Os Romeiros têm o “enorme” desafio de ensinar “a forma bonita como rezam” a outros cidadãos europeus, disse este domingo Tomaz Dentinho, professor universitário, que foi um dos oradores do retiro organizado pelo Movimento dos Romeiros de São Miguel que se realizou na Ribeira Grande, na ilha de São Miguel.

“A forma de rezar dos Romeiros é tão bonita que deve ser partilhada por esse mundo fora. Os Romeiros de São Miguel são mais do que a ilha e têm muito para dar à Europa e ao mundo”, disse o professor universitário lembrando que atualmente os caminhos que se fazem como Fátima ou Santiago ”estão desvirtuados ou pouco evangelizados”.

“Os caminhos de São Miguel são bonitos mas é preciso evangelizar outros e os romeiros podem e devem fazê-lo. A partilha é também missão”, disse ainda Tomaz Dentinho, também ele romeiro do Rancho de Nossa Senhora da Conceição na ilha Terceira.

“Esta ilha de São Miguel já deu cardeais e patriarcas à igreja agora chegou a vez dos leigos de São Miguel – os Romeiros- poderem evangelizar o mundo através das suas peregrinações”, concluiu.

Para Tomaz Dentinho estas romarias têm especificidades próprias “que mesmo que se façam noutras ilhas nunca será a mesma coisa”.

Sobre a Alegria de Ser Cristão, Tomaz Dentinho como leigo comprometido, casado e com filhos, desafiou todos os que estão nas suas condições para serem missionários em permanência ou seja na sua vida familiar, no trabalho ou nas relações sociais.

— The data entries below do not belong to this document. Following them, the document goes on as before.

==> src/rtl/if_id_skid_stage_if.sv <==
// ============================================================================
// Module   : if_id_skid_stage_if
// Purpose  : Fetch-side and decode-side valid/ready bundle for the IF/ID stage.
// Revision : 1.0
// ============================================================================
`default_nettype none

interface if_id_skid_stage_if #(
   parameter int PC_W    = 32,
   parameter int INSTR_W = 32
);
   logic               up_valid_i;
   logic               up_ready_o;
   logic [PC_W-1:0]    pc_i;
   logic [INSTR_W-1:0] instr_i;
   logic               dn_valid_o;
   logic               dn_ready_i;
   logic [PC_W-1:0]    pc_o;
   logic [INSTR_W-1:0] instr_o;

   modport slave (
      input  up_valid_i, pc_i, instr_i, dn_ready_i,
      output up_ready_o, dn_valid_o, pc_o, instr_o
   );

   modport master (
      output up_valid_i, pc_i, instr_i, dn_ready_i,
      input  up_ready_o, dn_valid_o, pc_o, instr_o
   );
endinterface

`default_nettype wire

==> src/rtl/if_id_skid_stage.sv <==
// ============================================================================
// Module   : if_id_skid_stage
// Purpose  : IF/ID stage with output slot + skid slot, flush bubble, drop count.
// Revision : 1.0
// ============================================================================
`default_nettype none

module if_id_skid_stage #(
   parameter int                 PC_W         = 32,
   parameter int                 INSTR_W      = 32,
   parameter logic [INSTR_W-1:0] BUBBLE_INSTR = {INSTR_W{1'b0}},
   parameter int                 CNT_W        = 8
) (
   input  wire logic             clk_i,
   input  wire logic             start_i,
   input  wire logic             flush_i,
   if_id_skid_stage_if.slave     bus,
   output logic [1:0]            occupancy_o,
   output logic [CNT_W-1:0]      drop_cnt_o
);

   localparam logic [CNT_W+1:0] c_cnt_max = {2'b00, {CNT_W{1'b1}}};

   logic               r_out_valid;
   logic [PC_W-1:0]    r_out_pc;
   logic [INSTR_W-1:0] r_out_instr;
   logic               r_skid_valid;
   logic [PC_W-1:0]    r_skid_pc;
   logic [INSTR_W-1:0] r_skid_instr;
   logic               r_up_ready;
   logic [1:0]         r_occ;
   logic [CNT_W-1:0]   r_drop;

   logic               w_accept;
   logic               w_consume;
   logic               w_out_free;
   logic               w_out_valid_n;
   logic [PC_W-1:0]    w_out_pc_n;
   logic [INSTR_W-1:0] w_out_instr_n;
   logic               w_skid_valid_n;
   logic [PC_W-1:0]    w_skid_pc_n;
   logic [INSTR_W-1:0] w_skid_instr_n;
   logic [1:0]         w_drop_inc;
   logic [CNT_W+1:0]   w_drop_sum;
   logic [CNT_W-1:0]   w_drop_n;

   assign w_accept   = bus.up_valid_i && r_up_ready;
   assign w_consume  = r_out_valid && bus.dn_ready_i;
   assign w_out_free = !r_out_valid || w_consume;

   always_comb begin
      w_out_valid_n  = r_out_valid;
      w_out_pc_n     = r_out_pc;
      w_out_instr_n  = r_out_instr;
      w_skid_valid_n = r_skid_valid;
      w_skid_pc_n    = r_skid_pc;
      w_skid_instr_n = r_skid_instr;
      w_drop_inc     = 2'd0;

      if (flush_i) begin
         w_out_valid_n  = 1'b0;
         w_out_pc_n     = '0;
         w_out_instr_n  = BUBBLE_INSTR;
         w_skid_valid_n = 1'b0;
         // A beat consumed during the flush still leaves, so it is not a drop.
         w_drop_inc     = {1'b0, r_out_valid && !w_consume}
                        + {1'b0, r_skid_valid}
                        + {1'b0, w_accept};
      end else if (w_out_free) begin
         if (r_skid_valid) begin
            w_out_valid_n  = 1'b1;
            w_out_pc_n     = r_skid_pc;
            w_out_instr_n  = r_skid_instr;
            w_skid_valid_n = w_accept;
            if (w_accept) begin
               w_skid_pc_n    = bus.pc_i;
               w_skid_instr_n = bus.instr_i;
            end
         end else if (w_accept) begin
            w_out_valid_n = 1'b1;
            w_out_pc_n    = bus.pc_i;
            w_out_instr_n = bus.instr_i;
         end else begin
            w_out_valid_n = 1'b0;
            w_out_pc_n    = '0;
            w_out_instr_n = BUBBLE_INSTR;
         end
      end else if (w_accept) begin
         w_skid_valid_n = 1'b1;
         w_skid_pc_n    = bus.pc_i;
         w_skid_instr_n = bus.instr_i;
      end

      w_drop_sum = {2'b00, r_drop} + {{CNT_W{1'b0}}, w_drop_inc};
      w_drop_n   = (w_drop_sum > c_cnt_max) ? {CNT_W{1'b1}} : w_drop_sum[CNT_W-1:0];
   end

   always_ff @(posedge clk_i) begin
      if (!start_i) begin
         r_out_valid  <= 1'b0;
         r_out_pc     <= '0;
         r_out_instr  <= BUBBLE_INSTR;
         r_skid_valid <= 1'b0;
         r_skid_pc    <= '0;
         r_skid_instr <= '0;
         r_up_ready   <= 1'b1;
         r_occ        <= 2'd0;
         r_drop       <= '0;
      end else begin
         r_out_valid  <= w_out_valid_n;
         r_out_pc     <= w_out_pc_n;
         r_out_instr  <= w_out_instr_n;
         r_skid_valid <= w_skid_valid_n;
         r_skid_pc    <= w_skid_pc_n;
         r_skid_instr <= w_skid_instr_n;
         r_up_ready   <= !w_skid_valid_n;
         r_occ        <= {1'b0, w_out_valid_n} + {1'b0, w_skid_valid_n};
         r_drop       <= w_drop_n;
      end
   end

   assign bus.up_ready_o = r_up_ready;
   assign bus.dn_valid_o = r_out_valid;
   assign bus.pc_o       = r_out_pc;
   assign bus.instr_o    = r_out_instr;
   assign occupancy_o    = r_occ;
   assign drop_cnt_o     = r_drop;

endmodule

`default_nettype wire

==> src/flat_wrapper.sv <==
// flat-port wrapper written by rule: the top's interface ports become plain ports
module if_id_skid_stage_flat 
#(
   parameter int                 PC_W         = 32,
   parameter int                 INSTR_W      = 32,
   parameter logic [INSTR_W-1:0] BUBBLE_INSTR = {INSTR_W{1'b0}},
   parameter int                 CNT_W        = 8
)
  (clk_i, start_i, flush_i, occupancy_o, drop_cnt_o, bus_up_valid_i, bus_pc_i, bus_instr_i, bus_dn_ready_i, bus_up_ready_o, bus_dn_valid_o, bus_pc_o, bus_instr_o);
  if_id_skid_stage_if #(.PC_W(PC_W), .INSTR_W(INSTR_W)) bus_i ();
  input  wire logic clk_i;
  input  wire logic start_i;
  input  wire logic flush_i;
  output logic [1:0] occupancy_o;
  output logic [CNT_W-1:0] drop_cnt_o;
  input wire logic [$bits(bus_i.up_valid_i)-1:0] bus_up_valid_i;
  input wire logic [$bits(bus_i.pc_i)-1:0] bus_pc_i;
  input wire logic [$bits(bus_i.instr_i)-1:0] bus_instr_i;
  input wire logic [$bits(bus_i.dn_ready_i)-1:0] bus_dn_ready_i;
  output wire logic [$bits(bus_i.up_ready_o)-1:0] bus_up_ready_o;
  output wire logic [$bits(bus_i.dn_valid_o)-1:0] bus_dn_valid_o;
  output wire logic [$bits(bus_i.pc_o)-1:0] bus_pc_o;
  output wire logic [$bits(bus_i.instr_o)-1:0] bus_instr_o;
  assign bus_i.up_valid_i = bus_up_valid_i;
  assign bus_i.pc_i = bus_pc_i;
  assign bus_i.instr_i = bus_instr_i;
  assign bus_i.dn_ready_i = bus_dn_ready_i;
  assign bus_up_ready_o = bus_i.up_ready_o;
  assign bus_dn_valid_o = bus_i.dn_valid_o;
  assign bus_pc_o = bus_i.pc_o;
  assign bus_instr_o = bus_i.instr_o;
  if_id_skid_stage #(.PC_W(PC_W), .INSTR_W(INSTR_W), .BUBBLE_INSTR(BUBBLE_INSTR), .CNT_W(CNT_W)) u_core (.clk_i(clk_i), .start_i(start_i), .flush_i(flush_i), .bus(bus_i), .occupancy_o(occupancy_o), .drop_cnt_o(drop_cnt_o));
endmodule
==> config.mk <==
export PLATFORM = sky130hd
export DESIGN_NAME = if_id_skid_stage_flat
export DESIGN_NICKNAME = d
export VERILOG_FILES = /design/src/rtl/if_id_skid_stage_if.sv /design/src/rtl/if_id_skid_stage.sv /design/src/flat_wrapper.sv
export SDC_FILE = /design/constraint.sdc
export NUM_CORES = 1
export LEC_CHECK = 0
export BUFFER_PORTS_ARGS = -buffer_cell sky130_fd_sc_hd__clkbuf_2
export CAP_MARGIN = 20
export CORE_MARGIN = 5
export CORE_UTILIZATION = 48
export CTS_CLUSTER_SIZE = 12
export DETAILED_ROUTE_END_ITERATION = 6
export PLACE_DENSITY = 0.75
export SLEW_MARGIN = 20
export SYNTH_ARGS = -nofsm -noshare
export SYNTH_HDL_FRONTEND = slang
export SYNTH_SLANG_ARGS = --single-unit
export TNS_END_PERCENT = 1
==> constraint.sdc <==
create_clock -name clk_i -period 2.7 [get_ports clk_i]
set_input_delay 0.135 -clock clk_i [delete_from_list [all_inputs] [get_ports clk_i]]
set_output_delay 0.135 -clock clk_i [all_outputs]
set_load 0.02 [all_outputs]
==> results.json, run 1 <==
{
  "rows": 41,
  "powerDensity_mw_per_mm2": 612,
  "dieArea_sq_mm": 0.0150,
  "synth_area_leader_cell": "dfxtp_1",
  "crit_required_ns": 3.02,
  "ys_warn_count": 0,
  "ios": 145,
  "cts_tree": "built",
  "ys_async_sr_fraction_pct": 0,
  "syn_area_per_cell_sq_um": 8.54,
  "syn_to_final_growth_pct": 31.0,
  "drc": 0,
  "crit_path_end_kind": "flop",
  "slew_viol_final": 0,
  "fin_nets": 956,
  "ys_ff_latch": 141,
  "finalSetupViolCount": 0,
  "hp-class": "in2reg",
  "synthFlopType": "dfxtp_1",
  "htreeDepth": 4,
  "ys_types": 35,
  "gp_congestion": 0.772,
  "max_slew_margin_pct": 47.7,
  "synth-edff-count": 0,
  "postCtsResizedCells": 0,
  "yosys.area.top_type_share_pct": 46.3,
  "ant_nets": 0,
  "hold_violations": 0,
  "synth_area_leaders": "dfxtp_1 (46%), nand2_1 (12%), mux2i_1 (11%)",
  "grt_pass1_wl_microns": 28000,
  "clockBufferDepth": 2,
  "clk_pin_slew_ns": 0.06,
  "dr.pass1.iters": 6,
  "start_util_pct": 48.7,
  "busiest_layer": "met2",
  "status": "finished, final reports clean",
  "via_count": 5910,
  "critPathMaxFanout": 4,
  "cts_sinks": 141,
  "synth_area_sq_mm": 0.00609,
  "drt-wirelength-per-cell_microns": 15.9,
  "n_antenna_cell": 0,
  "path_class": "reg2reg",
  "vias_per_cell": 5.54,
  "grt_pass1_vias": 5833,
  "yosysMostFrequentCell": "nand2_1",
  "drive_gt1_share_pct": 21.8,
  "use_met1_pct": 28.3,
  "fmax_ghz": 0.413,
  "synth_common_cells": "nand2_1 (194), dfxtp_1 (141), nand3_1 (66)",
  "io_buffers": 144,
  "leakagePower_nw": 3.06,
  "min_period_ns": 2.42,
  "finalCritPeriodShare_pct": 89.7,
  "root_buffer": "clkbuf_16",
  "drv_cap": 0,
  "tns_ns": 0,
  "numCtsBuffers": 17,
  "die_h_microns": 123,
  "gr-total-overflow": 0,
  "gr-usage-all-layers_pct": 23.3,
  "antenna_found_initial": 0,
  "worst_pin_slew_ns": 0.785,
  "cp_data_arrival_time_ns": 2.74,
  "synth_seq_area_share_pct": 46.3,
  "use_met2_pct": 39.3,
  "synth_fp_nets": 787,
  "grt_max_degree": 81,
  "drtIter0Drc": 431,
  "clk_latency_ns": 0.42,
  "dp_hpwl_microns": 9620,
  "drt-total-wl_microns": 17000,
  "grt_setup_unrepaired": "false",
  "startpoint_type": "flop",
  "die_x_microns": 123,
  "peakVddDrop_v": 0.000391,
  "synthCells": 713,
  "p_total_w": 0.00488,
  "met3_usage_pct": 5.44,
  "skew_ns": 0.0107,
  "core_area_sq_mm": 0.0125
}
[flip-flops by register name, summed over array words and instances, names as in the netlist]
signal,count
u_core.bus.instr_o,32
u_core.bus.pc_o,32
u_core.r_skid_instr,32
u_core.r_skid_pc,32
u_core.drop_cnt_o,8
u_core.occupancy_o,2
u_core.bus.dn_valid_o,1
u_core.bus.up_ready_o,1
u_core.r_skid_valid,1
[metal layers]
metal,vias to the layer above,part of all wire [%]
met4,0,2.3
met5,-,0
met3,40,6.2
li1,2855,-
met1,2760,43
met2,255,48
[cells by family after synthesis]
kind of cell	share of synthesized area (%)
buffers and inverters	6.96
AOI/OAI and AO/OA	8.65
and+or+nand+nor	25.9
DFF	46.3
muxes	10.5
adders and majority gates	1.31
xor gates and xnor gates	0.288
[power by group]
part | internal, W | leakage (nW) | switching [W]
sequential | 0.00212 | 1.14 | 0.0000237
clock | 0.00145 | 0.291 | 0.000855
combinational | 0.000185 | 1.63 | 0.000248
[placed cells by master, fill, tap and decap left out, types with 3 or more instances in the layout]
cell | netlist | layout
o21a_1 | 5 | 5
buf_4 | 1 | 14
clkbuf_8 | 0 | 4
nand4_1 | 65 | 65
nor2_1 | 4 | 4
clkbuf_1 | 33 | 4
clkinv_2 | 0 | 5
mux2i_1 | 64 | 64
clkbuf_16 | 0 | 17
nor3_1 | 3 | 3
nand2_1 | 194 | 194
dfxtp_1 | 141 | 139
ha_1 | 4 | 4
a31oi_1 | 65 | 65
clkbuf_2 | 0 | 143
a21oi_1 | 4 | 4
nand3_1 | 66 | 66
and2_1 | 4 | 3
dlygate4sd3_1 | 0 | 64
[through the flow]
step | cells | setup WS [ns] | hold slack [ns] | util [%] | area [sq um]
floorplan | 713 | 0.00744 | 0.277 | - | 6100
global placement | 971 | 0.328 | 0.385 | 54.0 | 6760
detailed placement | 971 | 0.279 | 0.390 | 54.0 | 6760
CTS | 1067 | 0.268 | 0.0440 | 63.8 | 7980
global route | 1067 | 0.178 | 0.0617 | 63.8 | 7980
finish | 1067 | 0.278 | 0.0611 | 63.8 | 7980
[timing repair]
action / in CTS / in global routing
hold endpoints to repair: 127 / 0
hold buffers: 64 / 0
setup buffers: 0 / 0
[final cells by class]
class | instances | area, sq um
multi-input combinational | 497 | 2870
fill | 1052 | 4540
tap | 172 | 215
clock buffer | 25 | 495
clock inverter | 7 | 85.1
sequential | 141 | 2830
inverter | 3 | 11.3
timing repair buffer | 222 | 1480
[critical path, stage by stage (launching register included)]
cell and delay [ns]:
dfxtp_1 0.32, and2_2 0.19, xnor2_1 0.13, ha_1 0.26, and2_1 0.17, ha_1 0.21
fa_2 0.38, or4_1 0.53, o211a_1 0.14
[path summary, 6_finish.rpt]
kind                                 from                 endpoint  slack, ns  cells past startpoint
setup / recovery    u_core.bus.up_ready_o     u_core.drop_cnt_o[7]       0.28                      8
hold / removal                    start_i     u_core.drop_cnt_o[6]       0.06                      2
setup reg to reg    u_core.bus.up_ready_o     u_core.drop_cnt_o[7]       0.28                      8
hold reg to reg   u_core.r_skid_instr[20]  u_core.r_skid_instr[20]       0.46                      2
Power figures use the tool's default switching activity.
==> run 2: changes to the inputs <==
Settings changed: ABC_AREA set to 1, PLACE_DENSITY 0.75 to 0.76.
==> run 2 against run 1 <==
Compared with the run above: the run now ends with design-rule violations left; worst setup slack improved by 0.11 ns; power increased by 11%; count of clock-buffer cells in the layout decreased by 3; flip-flop and latch count unchanged; first-iteration DRC count increased by 37%; global-route usage decreased by 0.15 points; clock power increased by 21%; worst hold slack got worse by 0.044 ns; final cell count decreased by 0.66%; die area decreased by 6.4%; core utilization increased by 2.4 points; critical path type unchanged.
==> results.json, run 2 <==
{
  "status": "complete, but fails checks",
  "violations": "design-rule violations",
  "critPathMaxStageDelay_ns": 0.41,
  "stdcell_count": 1060,
  "powerDensity_mw_per_mm2": 710,
  "ys_warn_count": 0,
  "synth_common_cells": "dfxtp_1 (141), nor2_1 (137), a21oi_1 (134)",
  "peakVddDrop_v": 0.000410,
  "crit_path_end_kind": "flop",
  "drc": 3,
  "ys_ff_latch": 141,
  "worst_pin_slew_ns": 0.779,
  "drive_gt1_share_pct": 21.5,
  "fin_nets": 977,
  "postCtsResizedCells": 0,
  "worst_path_most_repeated_cell": "nand2_1",
  "gr-total-overflow": 0,
  "min_period_ns": 2.32,
  "synth_area_leaders": "dfxtp_1 (50%), a21oi_1 (12%), nor2_1 (9.1%)",
  "finalCritPeriodShare_pct": 85.8,
  "synth_area_sq_mm": 0.00567,
  "ys_types": 25,
  "dp_hpwl_microns": 8880,
  "grt_pass1_vias": 5454,
  "hold_violations": 0,
  "numCtsBuffers": 17,
  "yosys.area.top_type_share_pct": 49.8,
  "cts_tree": "built",
  "synth-edff-count": 0,
  "syn_area_per_cell_sq_um": 7.70,
  "crit_required_ns": 3.00,
  "max_slew_margin_pct": 48.1,
  "rows": 39,
  "synthFlopType": "dfxtp_1",
  "clockBufferDepth": 2,
  "drv_cap": 0,
  "die_h_microns": 119,
  "leakagePower_nw": 3.19,
  "hp-class": "in2reg",
  "ant_nets": 0,
  "ys_async_sr_fraction_pct": 0,
  "die_x_microns": 119,
  "clk_latency_ns": 0.41,
  "via_count": 5788,
  "slew_viol_final": 0,
  "grt_pass1_wl_microns": 27100,
  "finalSetupViolCount": 0,
  "root_buffer": "clkbuf_16",
  "io_buffers": 144,
  "grt_setup_unrepaired": "false",
  "drt-wirelength-per-cell_microns": 15.5,
  "gp_congestion": 0.818,
  "critPathMaxFanout": 7,
  "drt-total-wl_microns": 16400,
  "yosysMostFrequentCell": "dfxtp_1",
  "cts_sinks": 141,
  "ios": 145,
  "synth_area_leader_cell": "dfxtp_1",
  "antenna_found_initial": 1,
  "cp_cell_sequence": "nand2_1 > inv_2 > nor2_1 > nor2_1 > ha_1 > nand2_1 > inv_1 > ha_1 > fa_1 > nand2_1 > nor2_2 > nand3_2 > nand3_1 > nand2_1 > inv_1",
  "synth_fp_nets": 810,
  "htreeDepth": 4,
  "dr.pass1.iters": 7,
  "clk_pin_slew_ns": 0.06,
  "path_class": "reg2reg",
  "layout_common_cells": "clkbuf_2 (144), dfxtp_1 (140), nor2_1 (137)",
  "vias_per_cell": 5.46,
  "slowest_stage": "fa_1",
  "drtIter0Drc": 591,
  "fmax_ghz": 0.432,
  "start_util_pct": 49.2,
  "mostFrequentLayoutCell": "clkbuf_2",
  "synth_seq_area_share_pct": 49.8,
  "dieArea_sq_mm": 0.0141,
  "synthCells": 736,
  "cts_setup_buffers": 0,
  "startpoint_type": "flop",
  "grt_max_degree": 71,
  "syn_to_final_growth_pct": 34.5,
  "dp_cells": 970,
  "cp_data_arrival_time_ns": 2.62,
  "tns_ns": 0,
  "skew_ns": 0.00686,
  "core_area_sq_mm": 0.0115,
  "gr-usage-all-layers_pct": 23.1
}
-- run 2: path summary, 6_finish.rpt --
kind                      startpoint                      end  slack (ns)  depth (start not counted)
max            u_core.bus.up_ready_o     u_core.drop_cnt_o[3]        0.38                         15
min                      bus_pc_i[6]       u_core.bus.pc_o[6]        0.02                          3
max reg2reg    u_core.bus.up_ready_o     u_core.drop_cnt_o[3]        0.38                         15
min reg2reg  u_core.r_skid_instr[20]  u_core.r_skid_instr[20]        0.48                          2
-- run 2: cells by family (layout without fill, tap and decap cells) --
group | count (synthesis) | after routing | share of synthesized area, %
flops | 141 | 141 | 49.8
other cells | 0 | 1 | 0
fa+ha+maj | 5 | 5 | 1.24
buf+inv | 86 | 266 | 7.53
xor+xnor | 1 | 1 | 0.155
simple gates | 237 | 237 | 17.6
compound gates | 266 | 266 | 23.6
-- run 2: cell type report --
| cell class | count | area [sq um] |
|---|---|---|
| Antenna cell | 1 | 2.50 |
| Clock buffer | 22 | 484 |
| Clock inverter | 10 | 231 |
| Fill cell | 940 | 3890 |
| Inverter | 23 | 86.3 |
| Multi-Input combinational cell | 509 | 2420 |
| Sequential cell | 141 | 2820 |
| Tap cell | 143 | 179 |
| Timing Repair Buffer | 211 | 1400 |
-- run 2: metal layers --
metal / up-vias / GRT usage, % / wire length, microns
met1: 2673 / 29.0 / 6970
met4: 0 / 8.33 / 210
li1: 2830 / - / -
met2: 260 / 38.0 / 8020
met5: - / 0 / 0
met3: 25 / 6.54 / 1210
-- run 2: critical path: cells and delay by family, from the launching register on --
family,cells,cell delay (ns)
simple gates,9,0.90
fa+ha+maj,3,0.89
flops,1,0.31
buf+inv,3,0.13
-- run 2: metrics by stage --
step	setup slack, ns	hold WS (ns)	area, sq um	total power (W)	util [%]
2_1_floorplan	0.319	0.281	5670	0.00244	-
3_3_place_gp	0.465	0.388	6310	0.00259	54.8
3_5_place_dp	0.422	0.395	6330	0.00259	55.0
4_1_cts	0.386	0.00451	7620	0.00543	66.2
5_1_grt	0.167	0.0171	7620	0.00558	66.2
6_report	0.384	0.0166	7620	0.00541	66.2
-- run 2: timing repair --
item	in CTS	in global routing
endpoints found under the hold margin	93	0
setup endpoints to repair	0	0
hold buffers	57	0
-- run 2: power breakdown --
part / internal [W] / total [W] / switching, W / leakage [nW]
Clock: 0.00193 / 0.00279 / 0.000866 / 0.347
Sequential: 0.00214 / 0.00217 / 0.0000299 / 1.14
Combinational: 0.000192 / 0.000455 / 0.000263 / 1.70
Total: 0.00425 / 0.00541 / 0.00116 / 3.19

“A romaria é uma oportunidade para nos reencontramos connosco e com Nosso Senhor. Foi através da romaria que me descobri como pecador e como posso melhorar, ou seja, como posso ser mais santo e estou certo que na romaria sou mais santo que pecador, então também o posso ser na minha vida do dia a dia. Tenho o dever de o ser”.

Outro dos oradores neste retiro foi o sacerdote Luís Leal, padre na Ameixoeira, em Lisboa, e contramestre do Rancho de São José. Fez uma reflexão sobre a Alegria da Sagrada Escritura, retomando alguns dos episódios em que se experiencia a Alegria do Encontro, do Anúncio, da Redenção ou da Esperança.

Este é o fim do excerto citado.